Souvent mal aimée, la variété blanche chez les volailles possède pourtant un atout majeur qui se vérifie pleinement chez l’Orpington : son ancienneté. En effet, le blanc est une variété ancienne de l’Orpington, créée en 1889, soit quelques années seulement après le noir (1886) et avant le fauve (1894). Cette ancienneté lui confère un statut particulier, celui de véritable « gardien du temple », représentant un idéal du type et du caractère docile propres à la race Orpington.
Contrairement à certaines variétés plus récentes, souvent issues de croisements contemporains impliquant plusieurs races, les caractéristiques morphologiques et comportementales de l’Orpington sont plus faciles à obtenir et surtout à conserver avec des sujets de variété blanche. Cette stabilité constitue un avantage réel pour le sélectionneur.
Le blanc, un outil génétique à part entière
Ce premier atout est particulièrement intéressant lorsqu’il s’agit d’améliorer le type d’une variété nouvelle. D’un point de vue génétique, la couleur blanche recouvre en réalité deux mécanismes distincts : le blanc dominant (I/I) et le blanc récessif (c/c).
Dans le cas du blanc dominant, le croisement avec une autre variété donne, dès la première génération, des sujets blancs ou quasi blancs à 100 %. Cette dominance masque la couleur d’origine, même si des impuretés peuvent apparaître et nécessiter un travail de sélection rigoureux pour être éliminées. Le rouge, en particulier, n’est généralement qu’atténué et peut parfois transparaître.
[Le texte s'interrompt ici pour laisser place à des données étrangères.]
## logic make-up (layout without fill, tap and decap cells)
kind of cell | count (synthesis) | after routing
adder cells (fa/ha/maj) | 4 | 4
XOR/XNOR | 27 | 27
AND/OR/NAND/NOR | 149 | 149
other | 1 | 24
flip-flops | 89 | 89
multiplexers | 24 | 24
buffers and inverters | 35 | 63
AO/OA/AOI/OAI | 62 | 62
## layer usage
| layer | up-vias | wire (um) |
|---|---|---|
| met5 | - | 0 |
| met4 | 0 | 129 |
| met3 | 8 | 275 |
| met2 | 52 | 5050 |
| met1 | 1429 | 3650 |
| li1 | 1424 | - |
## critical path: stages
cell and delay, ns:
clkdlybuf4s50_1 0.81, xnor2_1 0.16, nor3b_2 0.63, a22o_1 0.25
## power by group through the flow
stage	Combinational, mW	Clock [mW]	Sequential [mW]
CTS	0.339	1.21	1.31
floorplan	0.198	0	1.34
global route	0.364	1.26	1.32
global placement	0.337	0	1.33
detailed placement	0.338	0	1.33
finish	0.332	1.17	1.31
`src/rtl/exu_trap_pkg.sv`:
```
// Shared types and constants for the execute-stage trap controller:
// FSM state encoding, mcause codes and interrupt bit positions.
package exu_trap_pkg;

    typedef enum logic [1:0] {
        ST_IDLE  = 2'd0,
        ST_FLUSH = 2'd1,
        ST_VEC   = 2'd2,
        ST_RET   = 2'd3
    } state_e;

    localparam logic [31:0] CAUSE_MEI     = 32'h8000_000B;
    localparam logic [31:0] CAUSE_MSI     = 32'h8000_0003;
    localparam logic [31:0] CAUSE_MTI     = 32'h8000_0007;
    localparam logic [31:0] CAUSE_ILLEGAL = 32'h0000_0002;
    localparam logic [31:0] CAUSE_EBREAK  = 32'h0000_0003;
    localparam logic [31:0] CAUSE_ECALL   = 32'h0000_000B;

    // Bit positions inside irq_pend / irq_en ({meip,mtip,msip})
    localparam int IRQ_MSI = 0;
    localparam int IRQ_MTI = 1;
    localparam int IRQ_MEI = 2;

endpackage

```
`src/rtl/exu_trap_arb.sv`:
```
// Combinational priority encoder: decides whether the committing instruction
// takes an interrupt, an exception or an mret, and produces the matching cause.
module exu_trap_arb
    import exu_trap_pkg::*;
(
    input  logic        cmt_valid,
    input  logic        cmt_ecall,
    input  logic        cmt_ebreak,
    input  logic        cmt_illegal,
    input  logic        cmt_mret,
    input  logic [2:0]  irq_pend,
    input  logic [2:0]  irq_en,
    input  logic        status_mie,
    output logic        irq_take,
    output logic        exc_take,
    output logic        mret_take,
    output logic [31:0] cause
);

    logic [2:0] irq_hit;

    assign irq_hit   = irq_pend & irq_en;
    assign irq_take  = cmt_valid & status_mie & (|irq_hit);
    assign exc_take  = cmt_valid & (cmt_illegal | cmt_ebreak | cmt_ecall);
    assign mret_take = cmt_valid & cmt_mret;

    // Interrupts outrank exceptions; within interrupts MEI > MSI > MTI
    always_comb begin
        cause = 32'h0;
        if (irq_take) begin
            if (irq_hit[IRQ_MEI])      cause = CAUSE_MEI;
            else if (irq_hit[IRQ_MSI]) cause = CAUSE_MSI;
            else                       cause = CAUSE_MTI;
        end else if (cmt_valid) begin
            if (cmt_illegal)      cause = CAUSE_ILLEGAL;
            else if (cmt_ebreak)  cause = CAUSE_EBREAK;
            else if (cmt_ecall)   cause = CAUSE_ECALL;
        end
    end

endmodule

```
`src/rtl/exu_trap.sv`:
```
// Trap/return sequencer: captures a trap or mret at commit, drains the
// pipeline through a flush handshake, then redirects fetch and updates CSRs.
module exu_trap
    import exu_trap_pkg::*;
#(
    parameter int VEC_EN = 1
) (
    input  logic        clk,
    input  logic        rst,
    input  logic        cmt_valid,
    output logic        cmt_ready,
    input  logic [31:0] cmt_pc,
    input  logic        cmt_ecall,
    input  logic        cmt_ebreak,
    input  logic        cmt_illegal,
    input  logic        cmt_mret,
    input  logic [2:0]  irq_pend,
    input  logic [2:0]  irq_en,
    input  logic        status_mie,
    input  logic [31:0] mtvec,
    input  logic [31:0] cmepc,
    output logic        flush_req,
    input  logic        flush_ack,
    output logic        redir_valid,
    output logic [31:0] redir_pc,
    output logic        trap_ena,
    output logic        mret_ena,
    output logic        epc_en,
    output logic        in_retr,
    output logic [31:0] epc_pc,
    output logic [31:0] mcause
);

    state_e      state, state_nxt;
    logic        irq_take, exc_take, mret_take;
    logic [31:0] arb_cause;
    logic        hs, capture;

    logic [31:0] epc_p1, cause_p1, target_p1;
    logic        mret_p1;

    // Vectored mode only applies to interrupts and only with mtvec.MODE == 1
    function automatic logic [31:0] trap_target(input logic [31:0] tvec,
                                                input logic [3:0]  code,
                                                input logic        is_irq);
        logic [31:0] base;
        base = {tvec[31:2], 2'b00};
        if ((VEC_EN != 0) && (tvec[1:0] == 2'b01) && is_irq)
            return base + {26'd0, code, 2'b00};
        return base;
    endfunction

    exu_trap_arb u_arb (
        .cmt_valid   (cmt_valid),
        .cmt_ecall   (cmt_ecall),
        .cmt_ebreak  (cmt_ebreak),
        .cmt_illegal (cmt_illegal),
        .cmt_mret    (cmt_mret),
        .irq_pend    (irq_pend),
        .irq_en      (irq_en),
        .status_mie  (status_mie),
        .irq_take    (irq_take),
        .exc_take    (exc_take),
        .mret_take   (mret_take),
        .cause       (arb_cause)
    );

    always_ff @(posedge clk) begin
        if (rst) begin
            state     <= ST_IDLE;
            epc_p1    <= 32'h0;
            cause_p1  <= 32'h0;
            target_p1 <= 32'h0;
            mret_p1   <= 1'b0;
            mcause    <= 32'h0;
        end else begin
            state <= state_nxt;
            if (capture) begin
                epc_p1    <= cmt_pc;
                cause_p1  <= arb_cause;
                target_p1 <= trap_target(mtvec, arb_cause[3:0], irq_take);
                mret_p1   <= ~irq_take & ~exc_take;
            end
            if (state == ST_VEC)
                mcause <= cause_p1;
        end
    end

    always_comb begin
        state_nxt   = state;
        cmt_ready   = 1'b0;
        hs          = 1'b0;
        in_retr     = 1'b0;
        capture     = 1'b0;
        flush_req   = 1'b0;
        trap_ena    = 1'b0;
        epc_en      = 1'b0;
        mret_ena    = 1'b0;
        redir_valid = 1'b0;
        epc_pc      = 32'h0;
        redir_pc    = 32'h0;
        case (state)
            ST_IDLE: begin
                // An interrupt steals the commit slot: the instruction is not accepted
                cmt_ready = ~irq_take & ~rst;
                hs        = cmt_valid & cmt_ready;
                in_retr   = hs & ~exc_take;
                capture   = ~rst & (irq_take | (hs & (exc_take | mret_take)));
                if (capture)
                    state_nxt = ST_FLUSH;
            end
            ST_FLUSH: begin
                flush_req = 1'b1;
                if (flush_ack)
                    state_nxt = mret_p1 ? ST_RET : ST_VEC;
            end
            ST_VEC: begin
                trap_ena    = 1'b1;
                epc_en      = 1'b1;
                redir_valid = 1'b1;
                epc_pc      = epc_p1;
                redir_pc    = target_p1;
                state_nxt   = ST_IDLE;
            end
            ST_RET: begin
                mret_ena    = 1'b1;
                redir_valid = 1'b1;
                redir_pc    = cmepc;
                state_nxt   = ST_IDLE;
            end
            default: state_nxt = ST_IDLE;
        endcase
    end

endmodule

```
Le blanc récessif, qui est le plus couramment rencontré chez l’Orpington, se comporte de manière très différente. Dès le premier croisement avec une autre variété, le blanc disparaît visuellement : les sujets F1 sont colorés, mais porteurs du blanc récessif. En génération F2, environ 25 % des sujets peuvent redevenir blancs. Générations après générations, le blanc peut ainsi réapparaître ponctuellement.
Un défaut bien connu du blanc récessif est sa tendance à jaunir davantage que le blanc dominant, ce qui le rend plus difficile à présenter en exposition en raison des pénalisations liées aux teintes jaunes. En revanche, son intérêt majeur réside ailleurs : il constitue un outil extrêmement précieux pour améliorer le type et le caractère d’une autre variété. Si le blanc récessif disparaît visuellement dès le premier croisement, le type, la structure et le tempérament sont, eux, bel et bien transmis aux descendants.
Le blanc dans le travail du « Saumon Coucou Doré »
La variété « Saumon Coucou Doré », que j’ai travaillée durant quatre années, est issue notamment de l’utilisation de blancs récessifs apparus occasionnellement dans mes souches. Ce recours s’est révélé particulièrement bénéfique et a sans doute permis de conformer plus rapidement les sujets au type recherché, même si le travail reste perfectible.
Ce blanc récessif mérite donc d’être conservé avec soin. Il constitue une réserve génétique précieuse, capable d’apporter du type, de la rondeur et un tempérament conforme à l’esprit de l’Orpington dans des variétés en construction ou en amélioration.
Au final, la variété blanche mérite que l’on s’y attache davantage. Elle présente un intérêt technique indéniable pour le sélectionneur, mais aussi un attrait pratique : les Orpingtons blancs sont généralement des sujets calmes, dociles et agréables à élever. Autant de raisons qui justifient pleinement leur place dans un élevage, que ce soit comme variété à part entière ou comme outil de sélection raisonné.